A passion for education and community runs through the Savva family of Ryde. Liz Savva encouraged her husband Tony and three children to be active and help wherever they could, and she led by example. Liz was a devoted primary school teacher and a reading-recovery specialist whose focus was students in 2nd to 4th class. “Teaching wasn’t a job for Liz, it was a vocation,” says her husband Tony Savva. “It was just her. She was naturally gifted.  She loved teaching kids and made everything fun in the classroom. She never roused on anyone.”

Besides reading and literacy, Liz’s great passions were her beloved Sydney Swans footy team, her netball, and the local chapter of Scouts where she was a leader for 15 years. As Tony says, “Liz took her teaching into Scouts and so many people learned from her.  There wasn’t a campfire song she didn’t know and couldn’t teach.”

Tony knew he was batting above his average the day Liz said ‘Yes’. “Liz and I were friends for a couple of years before we started dating.  It was 1988-89 and Liz was finishing her studies and starting her first teaching job in Lane Cove,” says Tony. “We were at a party, and the sparks just started flying. I was enamoured by her looks, her demeanour, the way she held herself and talked.  We never argued, and conversation between us was never difficult.”

In 2014, Liz was diagnosed with breast cancer, which she approached with her usual stoicism and positivity.  She continued her teaching at Blessed Sacrament Primary School in Clifton Gardens and relished family days out watching the Swans play at the SCG.  The family’s connection with the Sydney Swans runs deep.  The Cathy Lees Award is named in Liz’s sister’s honour.  Awarded for over 20 years to the most promising young talent at the Sydney Swans, it is a legacy to Cathy, the eldest of Liz’s four sisters, who lost her own breast cancer fight as a young woman.

As Liz’s cancer progressed and her health deteriorated, she started thinking of her own legacy. “Instead of flowers, Liz wanted books at her funeral that could be given to Indigenous children to read,” says Tony. “We sought some advice and decided that money given to an indigenous education foundation would be the most effective way to help, so we organised a way for friends and community to donate in Liz’s honour.”

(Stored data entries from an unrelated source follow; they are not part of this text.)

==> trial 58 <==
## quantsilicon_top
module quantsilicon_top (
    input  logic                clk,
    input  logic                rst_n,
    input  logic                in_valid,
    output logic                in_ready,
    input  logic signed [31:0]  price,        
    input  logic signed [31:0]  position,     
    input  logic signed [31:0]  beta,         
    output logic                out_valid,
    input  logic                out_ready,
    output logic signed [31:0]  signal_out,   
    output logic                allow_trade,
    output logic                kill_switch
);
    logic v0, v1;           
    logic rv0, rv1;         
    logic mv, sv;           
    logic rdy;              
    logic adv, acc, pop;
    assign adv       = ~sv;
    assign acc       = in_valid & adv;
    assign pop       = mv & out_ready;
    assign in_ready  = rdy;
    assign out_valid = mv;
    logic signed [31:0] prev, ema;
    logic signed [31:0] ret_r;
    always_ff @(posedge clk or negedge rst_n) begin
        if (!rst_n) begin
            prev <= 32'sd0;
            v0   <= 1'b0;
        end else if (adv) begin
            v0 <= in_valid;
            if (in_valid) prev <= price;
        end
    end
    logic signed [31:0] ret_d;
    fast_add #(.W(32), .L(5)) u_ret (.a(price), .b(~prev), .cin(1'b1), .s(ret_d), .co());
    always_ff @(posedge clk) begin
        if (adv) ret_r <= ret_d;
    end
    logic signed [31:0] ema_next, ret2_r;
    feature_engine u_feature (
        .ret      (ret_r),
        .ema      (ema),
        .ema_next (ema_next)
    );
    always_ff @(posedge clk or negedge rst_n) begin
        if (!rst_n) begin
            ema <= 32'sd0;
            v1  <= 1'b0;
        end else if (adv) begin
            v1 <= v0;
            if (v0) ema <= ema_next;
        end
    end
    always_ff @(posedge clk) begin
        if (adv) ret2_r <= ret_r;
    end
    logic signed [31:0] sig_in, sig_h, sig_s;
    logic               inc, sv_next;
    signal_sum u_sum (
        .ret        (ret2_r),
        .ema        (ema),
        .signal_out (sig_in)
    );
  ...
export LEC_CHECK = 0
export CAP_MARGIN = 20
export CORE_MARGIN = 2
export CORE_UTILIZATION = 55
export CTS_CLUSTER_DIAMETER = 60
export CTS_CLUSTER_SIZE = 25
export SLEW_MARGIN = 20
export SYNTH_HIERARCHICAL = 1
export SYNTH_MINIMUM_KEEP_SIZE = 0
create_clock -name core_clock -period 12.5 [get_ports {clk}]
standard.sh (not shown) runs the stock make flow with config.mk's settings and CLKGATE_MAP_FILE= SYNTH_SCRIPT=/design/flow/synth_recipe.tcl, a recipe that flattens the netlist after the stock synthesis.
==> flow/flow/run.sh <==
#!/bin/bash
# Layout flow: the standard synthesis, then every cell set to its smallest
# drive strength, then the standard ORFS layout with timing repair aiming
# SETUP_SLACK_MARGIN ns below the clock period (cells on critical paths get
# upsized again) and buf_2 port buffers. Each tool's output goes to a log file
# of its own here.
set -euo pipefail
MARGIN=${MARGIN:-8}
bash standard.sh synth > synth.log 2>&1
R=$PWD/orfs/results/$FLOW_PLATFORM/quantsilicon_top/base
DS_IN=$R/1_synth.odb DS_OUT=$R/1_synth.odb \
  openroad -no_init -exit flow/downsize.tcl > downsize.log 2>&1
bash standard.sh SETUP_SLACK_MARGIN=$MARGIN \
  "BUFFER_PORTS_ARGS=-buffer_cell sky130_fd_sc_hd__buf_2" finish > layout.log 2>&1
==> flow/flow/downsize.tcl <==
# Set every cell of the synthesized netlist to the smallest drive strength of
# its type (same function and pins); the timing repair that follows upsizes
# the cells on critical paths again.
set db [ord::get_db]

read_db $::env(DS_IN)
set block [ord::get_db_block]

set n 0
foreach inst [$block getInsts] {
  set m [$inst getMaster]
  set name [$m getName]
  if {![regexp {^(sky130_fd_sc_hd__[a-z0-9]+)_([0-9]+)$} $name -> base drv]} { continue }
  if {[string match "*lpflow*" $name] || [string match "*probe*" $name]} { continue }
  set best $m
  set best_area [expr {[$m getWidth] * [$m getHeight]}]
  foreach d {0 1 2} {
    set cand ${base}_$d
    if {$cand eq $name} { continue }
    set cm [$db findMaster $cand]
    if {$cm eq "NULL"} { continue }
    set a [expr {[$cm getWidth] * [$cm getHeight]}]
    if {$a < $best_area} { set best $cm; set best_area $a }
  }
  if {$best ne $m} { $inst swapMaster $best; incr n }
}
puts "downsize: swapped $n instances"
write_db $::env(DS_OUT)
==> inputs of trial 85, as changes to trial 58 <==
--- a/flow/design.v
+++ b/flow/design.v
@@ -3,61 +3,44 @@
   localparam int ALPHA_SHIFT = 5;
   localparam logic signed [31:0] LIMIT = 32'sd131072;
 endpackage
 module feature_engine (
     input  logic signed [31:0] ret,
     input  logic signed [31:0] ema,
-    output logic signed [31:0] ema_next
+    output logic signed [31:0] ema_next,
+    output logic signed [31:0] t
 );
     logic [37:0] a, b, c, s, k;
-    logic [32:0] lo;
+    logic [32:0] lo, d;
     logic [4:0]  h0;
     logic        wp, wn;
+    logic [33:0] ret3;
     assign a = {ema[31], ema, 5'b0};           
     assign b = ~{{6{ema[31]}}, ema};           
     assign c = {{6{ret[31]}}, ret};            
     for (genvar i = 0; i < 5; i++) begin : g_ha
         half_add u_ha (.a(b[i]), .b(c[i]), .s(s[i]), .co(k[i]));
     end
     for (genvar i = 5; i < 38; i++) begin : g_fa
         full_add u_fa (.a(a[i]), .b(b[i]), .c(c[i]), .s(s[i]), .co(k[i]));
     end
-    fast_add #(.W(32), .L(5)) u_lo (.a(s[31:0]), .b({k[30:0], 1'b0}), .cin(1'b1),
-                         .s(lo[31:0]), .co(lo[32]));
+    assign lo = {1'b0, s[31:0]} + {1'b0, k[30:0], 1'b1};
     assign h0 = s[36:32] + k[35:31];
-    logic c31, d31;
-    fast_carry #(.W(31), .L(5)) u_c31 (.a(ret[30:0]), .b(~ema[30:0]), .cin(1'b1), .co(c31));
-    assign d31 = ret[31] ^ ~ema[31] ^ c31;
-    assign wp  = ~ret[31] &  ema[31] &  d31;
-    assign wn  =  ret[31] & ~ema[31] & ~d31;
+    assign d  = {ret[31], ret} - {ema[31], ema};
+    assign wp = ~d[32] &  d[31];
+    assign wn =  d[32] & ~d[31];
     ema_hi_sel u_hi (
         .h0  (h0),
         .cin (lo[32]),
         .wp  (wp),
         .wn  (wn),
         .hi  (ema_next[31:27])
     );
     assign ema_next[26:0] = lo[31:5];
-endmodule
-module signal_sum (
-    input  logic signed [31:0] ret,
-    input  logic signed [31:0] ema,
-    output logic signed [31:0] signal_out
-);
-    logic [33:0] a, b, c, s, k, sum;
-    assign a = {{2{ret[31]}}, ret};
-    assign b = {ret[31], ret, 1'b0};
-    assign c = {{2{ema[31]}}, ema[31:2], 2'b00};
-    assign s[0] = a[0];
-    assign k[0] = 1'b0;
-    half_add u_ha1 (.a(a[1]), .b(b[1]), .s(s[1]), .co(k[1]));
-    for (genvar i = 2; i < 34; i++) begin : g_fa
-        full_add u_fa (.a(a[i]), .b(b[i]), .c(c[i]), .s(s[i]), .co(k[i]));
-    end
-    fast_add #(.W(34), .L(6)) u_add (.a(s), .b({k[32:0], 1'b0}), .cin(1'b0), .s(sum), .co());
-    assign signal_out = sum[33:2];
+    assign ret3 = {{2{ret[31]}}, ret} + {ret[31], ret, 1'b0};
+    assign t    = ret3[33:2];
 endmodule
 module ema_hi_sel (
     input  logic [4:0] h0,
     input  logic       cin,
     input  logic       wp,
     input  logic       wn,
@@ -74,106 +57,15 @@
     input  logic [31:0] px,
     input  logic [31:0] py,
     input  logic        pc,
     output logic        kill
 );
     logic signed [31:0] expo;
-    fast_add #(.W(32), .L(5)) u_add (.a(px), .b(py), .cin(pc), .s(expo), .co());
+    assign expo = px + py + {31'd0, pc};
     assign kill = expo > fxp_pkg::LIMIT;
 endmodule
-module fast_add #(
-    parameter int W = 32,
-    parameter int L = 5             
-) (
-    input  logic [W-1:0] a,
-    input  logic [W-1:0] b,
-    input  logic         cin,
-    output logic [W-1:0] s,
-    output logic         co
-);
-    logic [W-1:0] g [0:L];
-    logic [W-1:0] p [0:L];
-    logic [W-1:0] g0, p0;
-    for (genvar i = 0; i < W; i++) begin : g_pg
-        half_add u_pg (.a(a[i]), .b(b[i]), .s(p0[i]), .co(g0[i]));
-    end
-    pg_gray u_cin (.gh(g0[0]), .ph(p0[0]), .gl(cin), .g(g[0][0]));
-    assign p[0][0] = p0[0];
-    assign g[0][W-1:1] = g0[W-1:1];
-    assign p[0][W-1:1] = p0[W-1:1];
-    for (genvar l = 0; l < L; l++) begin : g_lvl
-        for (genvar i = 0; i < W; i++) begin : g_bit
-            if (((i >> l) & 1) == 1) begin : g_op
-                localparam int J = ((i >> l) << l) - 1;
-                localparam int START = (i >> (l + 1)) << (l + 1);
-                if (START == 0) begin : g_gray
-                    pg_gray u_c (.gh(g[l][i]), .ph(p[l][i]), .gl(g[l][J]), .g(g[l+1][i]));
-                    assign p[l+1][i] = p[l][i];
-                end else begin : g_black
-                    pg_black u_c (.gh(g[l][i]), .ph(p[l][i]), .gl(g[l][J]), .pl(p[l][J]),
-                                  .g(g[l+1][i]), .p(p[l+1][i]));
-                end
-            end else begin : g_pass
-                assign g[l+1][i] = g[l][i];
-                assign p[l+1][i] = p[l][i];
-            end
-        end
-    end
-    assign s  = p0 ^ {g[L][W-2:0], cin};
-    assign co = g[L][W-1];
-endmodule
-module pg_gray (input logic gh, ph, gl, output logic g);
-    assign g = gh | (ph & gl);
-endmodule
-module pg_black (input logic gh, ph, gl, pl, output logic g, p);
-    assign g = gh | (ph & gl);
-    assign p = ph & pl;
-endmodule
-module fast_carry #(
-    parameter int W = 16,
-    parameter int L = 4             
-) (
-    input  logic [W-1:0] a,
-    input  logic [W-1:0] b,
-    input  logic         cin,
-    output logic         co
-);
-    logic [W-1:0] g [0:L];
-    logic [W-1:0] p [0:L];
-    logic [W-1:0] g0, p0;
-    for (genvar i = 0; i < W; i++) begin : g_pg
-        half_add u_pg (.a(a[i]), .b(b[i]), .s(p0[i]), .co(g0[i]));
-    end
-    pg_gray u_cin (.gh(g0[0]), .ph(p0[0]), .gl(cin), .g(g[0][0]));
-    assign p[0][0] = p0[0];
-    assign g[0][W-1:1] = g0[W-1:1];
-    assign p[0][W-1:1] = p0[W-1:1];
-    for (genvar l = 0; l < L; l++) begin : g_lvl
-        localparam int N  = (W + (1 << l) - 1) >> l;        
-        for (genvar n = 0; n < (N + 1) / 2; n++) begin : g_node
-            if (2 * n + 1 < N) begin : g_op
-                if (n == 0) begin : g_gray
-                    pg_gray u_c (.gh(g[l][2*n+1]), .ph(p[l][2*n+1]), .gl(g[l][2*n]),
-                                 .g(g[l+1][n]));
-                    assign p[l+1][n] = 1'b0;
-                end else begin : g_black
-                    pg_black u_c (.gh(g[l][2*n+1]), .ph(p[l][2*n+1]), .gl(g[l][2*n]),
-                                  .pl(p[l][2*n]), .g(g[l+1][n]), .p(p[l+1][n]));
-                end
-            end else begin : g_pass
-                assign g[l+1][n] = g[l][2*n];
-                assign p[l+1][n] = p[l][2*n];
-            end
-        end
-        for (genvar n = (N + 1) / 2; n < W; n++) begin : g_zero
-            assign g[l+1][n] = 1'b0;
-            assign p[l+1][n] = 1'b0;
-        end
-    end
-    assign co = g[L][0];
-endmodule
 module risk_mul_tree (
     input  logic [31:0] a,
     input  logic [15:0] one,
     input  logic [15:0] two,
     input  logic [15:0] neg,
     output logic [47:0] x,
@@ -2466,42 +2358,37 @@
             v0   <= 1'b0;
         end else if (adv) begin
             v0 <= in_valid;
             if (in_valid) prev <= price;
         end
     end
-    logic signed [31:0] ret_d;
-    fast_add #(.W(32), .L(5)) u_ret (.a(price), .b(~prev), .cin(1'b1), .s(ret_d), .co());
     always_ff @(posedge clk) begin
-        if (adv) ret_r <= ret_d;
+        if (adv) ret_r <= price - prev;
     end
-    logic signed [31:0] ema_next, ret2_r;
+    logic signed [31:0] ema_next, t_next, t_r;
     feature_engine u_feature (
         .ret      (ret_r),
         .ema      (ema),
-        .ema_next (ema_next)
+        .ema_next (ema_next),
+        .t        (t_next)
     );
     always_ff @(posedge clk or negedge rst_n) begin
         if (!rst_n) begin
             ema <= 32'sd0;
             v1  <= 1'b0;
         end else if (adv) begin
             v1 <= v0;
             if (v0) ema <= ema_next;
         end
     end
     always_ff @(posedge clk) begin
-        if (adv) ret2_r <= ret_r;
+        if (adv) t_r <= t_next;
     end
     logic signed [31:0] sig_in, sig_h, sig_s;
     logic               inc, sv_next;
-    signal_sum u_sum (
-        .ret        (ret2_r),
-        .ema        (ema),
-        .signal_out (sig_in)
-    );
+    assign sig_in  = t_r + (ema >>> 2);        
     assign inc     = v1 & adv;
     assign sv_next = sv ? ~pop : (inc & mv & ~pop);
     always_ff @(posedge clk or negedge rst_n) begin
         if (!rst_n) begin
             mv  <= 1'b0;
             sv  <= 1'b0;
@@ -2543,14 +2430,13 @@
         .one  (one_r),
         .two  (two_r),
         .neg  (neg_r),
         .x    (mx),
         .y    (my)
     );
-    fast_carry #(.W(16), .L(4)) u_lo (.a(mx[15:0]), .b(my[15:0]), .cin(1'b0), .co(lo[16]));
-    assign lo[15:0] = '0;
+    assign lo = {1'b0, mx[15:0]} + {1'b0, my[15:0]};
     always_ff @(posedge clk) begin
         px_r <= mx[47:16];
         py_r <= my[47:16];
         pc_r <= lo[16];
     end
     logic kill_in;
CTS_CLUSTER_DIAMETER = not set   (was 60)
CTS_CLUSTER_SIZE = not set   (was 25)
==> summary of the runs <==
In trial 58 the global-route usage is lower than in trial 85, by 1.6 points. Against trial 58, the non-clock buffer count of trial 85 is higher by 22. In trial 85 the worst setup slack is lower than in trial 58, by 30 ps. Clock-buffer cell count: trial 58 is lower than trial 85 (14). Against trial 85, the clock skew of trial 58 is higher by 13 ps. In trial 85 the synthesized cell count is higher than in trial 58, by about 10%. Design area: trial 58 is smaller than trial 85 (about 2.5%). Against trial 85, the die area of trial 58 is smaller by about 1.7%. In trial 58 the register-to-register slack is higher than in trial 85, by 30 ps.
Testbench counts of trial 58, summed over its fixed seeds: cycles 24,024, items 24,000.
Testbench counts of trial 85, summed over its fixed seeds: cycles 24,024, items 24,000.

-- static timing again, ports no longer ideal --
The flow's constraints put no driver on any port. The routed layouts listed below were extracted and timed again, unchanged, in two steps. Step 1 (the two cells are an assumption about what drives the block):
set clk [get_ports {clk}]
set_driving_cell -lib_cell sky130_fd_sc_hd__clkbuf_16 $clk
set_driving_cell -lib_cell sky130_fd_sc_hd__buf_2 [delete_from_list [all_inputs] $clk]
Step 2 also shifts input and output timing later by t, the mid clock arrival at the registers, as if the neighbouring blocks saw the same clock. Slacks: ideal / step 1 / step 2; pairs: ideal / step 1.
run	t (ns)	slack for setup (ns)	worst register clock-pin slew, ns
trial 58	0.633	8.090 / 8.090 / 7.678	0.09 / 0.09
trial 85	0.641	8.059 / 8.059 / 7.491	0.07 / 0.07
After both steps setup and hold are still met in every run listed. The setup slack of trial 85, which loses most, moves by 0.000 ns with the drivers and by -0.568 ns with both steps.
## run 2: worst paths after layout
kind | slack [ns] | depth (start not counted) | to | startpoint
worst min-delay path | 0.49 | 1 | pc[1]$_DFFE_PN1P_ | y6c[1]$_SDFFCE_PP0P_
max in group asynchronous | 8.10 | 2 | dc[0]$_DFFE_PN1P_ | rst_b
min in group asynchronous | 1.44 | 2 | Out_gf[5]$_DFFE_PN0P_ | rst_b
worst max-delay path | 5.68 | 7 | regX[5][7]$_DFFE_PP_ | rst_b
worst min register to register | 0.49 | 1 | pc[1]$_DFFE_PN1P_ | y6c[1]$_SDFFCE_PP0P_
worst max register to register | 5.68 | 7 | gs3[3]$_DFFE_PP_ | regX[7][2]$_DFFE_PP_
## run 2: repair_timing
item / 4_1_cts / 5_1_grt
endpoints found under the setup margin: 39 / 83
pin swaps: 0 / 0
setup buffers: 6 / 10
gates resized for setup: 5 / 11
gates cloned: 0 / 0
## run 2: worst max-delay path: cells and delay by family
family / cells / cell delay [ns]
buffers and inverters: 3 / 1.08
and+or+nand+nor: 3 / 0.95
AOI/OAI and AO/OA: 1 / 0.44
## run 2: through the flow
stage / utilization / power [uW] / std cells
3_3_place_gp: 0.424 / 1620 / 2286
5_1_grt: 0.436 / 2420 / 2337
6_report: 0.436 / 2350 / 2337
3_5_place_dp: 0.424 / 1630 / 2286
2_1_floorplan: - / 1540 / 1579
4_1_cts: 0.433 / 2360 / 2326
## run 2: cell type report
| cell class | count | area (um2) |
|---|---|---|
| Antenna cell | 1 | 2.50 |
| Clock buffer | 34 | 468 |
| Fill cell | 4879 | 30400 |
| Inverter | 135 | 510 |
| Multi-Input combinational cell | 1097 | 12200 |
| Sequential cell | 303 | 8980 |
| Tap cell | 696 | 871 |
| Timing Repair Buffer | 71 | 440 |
This is an optimization exercise on Yosys and OpenROAD, whose aim is small area, a short achievable clock period and few clock cycles per item, not a production implementation.
Function was checked by simulation only, so behaviour that the tests miss may differ from the original.

## build 51
// EC_TOP
module EC_TOP(
    clk, rst_n, in_valid,
    in_Px, in_Py, in_Qx, in_Qy, in_prime, in_a,
    out_valid, out_Rx, out_Ry
);
export LEC_CHECK = 0
export ABC_AREA = 1
export CAP_MARGIN = 20
export CORE_MARGIN = 2
export CORE_UTILIZATION = 60
export CTS_BUF_LIST = sky130_fd_sc_hd__clkbuf_4 sky130_fd_sc_hd__clkbuf_8
export GPL_TIMING_DRIVEN = 0
export SLEW_MARGIN = 20
export SYNTH_HIERARCHICAL = 1
export SYNTH_MEMORY_MAX_BITS = 16384
create_clock -name core_clock -period 220.0 [get_ports {clk}]
standard.sh (not shown) runs the stock make flow with config.mk's settings and CLKGATE_MAP_FILE= SYNTH_SCRIPT=/design/flow/synth_recipe.tcl, a recipe that flattens the netlist after the stock synthesis.
==> flow/flow/run.sh <==
#!/bin/bash
# Own layout flow:
#  1. the standard synthesis (standard.sh synth), unchanged;
#  2. an area-oriented re-mapping (ABC amap) of the combinational standard
#     cells only: flip-flops, full/half adders and tie cells stay as they are,
#     so the registers keep their names and cell types;
#  3. the standard layout from floorplan to finish, with buf_1 port buffers.
# Each tool writes its full output to a log file in the work folder.
set -euo pipefail
W="$PWD"
RES="$W/orfs/results/$FLOW_PLATFORM/EC_TOP/base"
bash standard.sh synth > "$W/synth.log" 2>&1
cp "$RES/1_2_yosys.v" "$W/1_2_yosys_standard.v"
REMAP_IN="$W/1_2_yosys_standard.v" REMAP_OUT="$RES/1_2_yosys.v" \
  yosys -c flow/remap.tcl > "$W/remap.log" 2>&1
rm -f "$RES/1_synth.odb"
export BUFFER_PORTS_ARGS="-buffer_cell sky130_fd_sc_hd__buf_1"
bash standard.sh > "$W/layout.log" 2>&1
==> flow/flow/amap.abc <==
strash
dch
amap
topo
stime -c
==> flow/flow/remap.tcl <==
# Re-map the combinational cells of the standard synthesis for area.
# Flip-flops, full/half adders and tie cells are kept as they are.
yosys -import
set lib $::env(FLOW_HOME)/platforms/$::env(FLOW_PLATFORM)/lib/sky130_fd_sc_hd__tt_025C_1v80.lib
set top $::env(FLOW_TOP)
set flat $::env(PWD)/remap_flat.v
# 1. the other cells as their logic functions
read_liberty -ignore_miss_func $lib
read_verilog $::env(REMAP_IN)
hierarchy -check -top $top
blackbox sky130_fd_sc_hd__df* sky130_fd_sc_hd__fa_* sky130_fd_sc_hd__ha_* sky130_fd_sc_hd__conb_* {*}[expr {[info exists ::env(REMAP_KEEP)] ? $::env(REMAP_KEEP) : ""}]
flatten
opt_clean -purge
select $top
write_verilog -noattr -selected $flat
select -clear
design -reset
# 2. map that logic again
read_liberty -lib $lib
read_verilog $flat
hierarchy -check -top $top
techmap
opt -fast
set dont {}
foreach c {probe_p_8 probec_p_8 lpflow_*} { lappend dont -dont_use sky130_fd_sc_hd__$c }
abc -liberty $lib {*}$dont -script [file dirname [info script]]/amap.abc
opt_clean -purge
setundef -zero
hilomap -singleton -hicell sky130_fd_sc_hd__conb_1 HI -locell sky130_fd_sc_hd__conb_1 LO
insbuf -buf sky130_fd_sc_hd__buf_4 A X
opt_clean -purge
check -assert
tee -o $::env(PWD)/remap_stat.txt stat -liberty $lib
write_verilog -noattr -nohex -nodec $::env(REMAP_OUT)
Testbench counts of build 51, summed over its fixed seeds: cycles 3,208, items 3,200.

Liz Savva died on 26 January 2019.  She was 51 years old. Liz had helped a generation of young Australians develop a love a learning and reading, and her students adored her always. “After Liz’s passing, a number of her students from her first teaching job in Lane Cove, where she was Miss Lees, reached out to tell us how Liz’s encouragement had transformed their learning,” says Tony.  “They are all grown up with families of their own but had followed her all these years.”

On what would have been Liz’s 52nd birthday on 8 June this year, the family got together to determine where best to donate the money given by family, friends, and members of the Ryde community in honour of Liz.  They chose the GO Foundation for its commitment to Indigenous education including primary school scholarships. Improving the lives of young Indigenous Australians was Liz’s passion. It is now her wonderful legacy to be treasured by GO.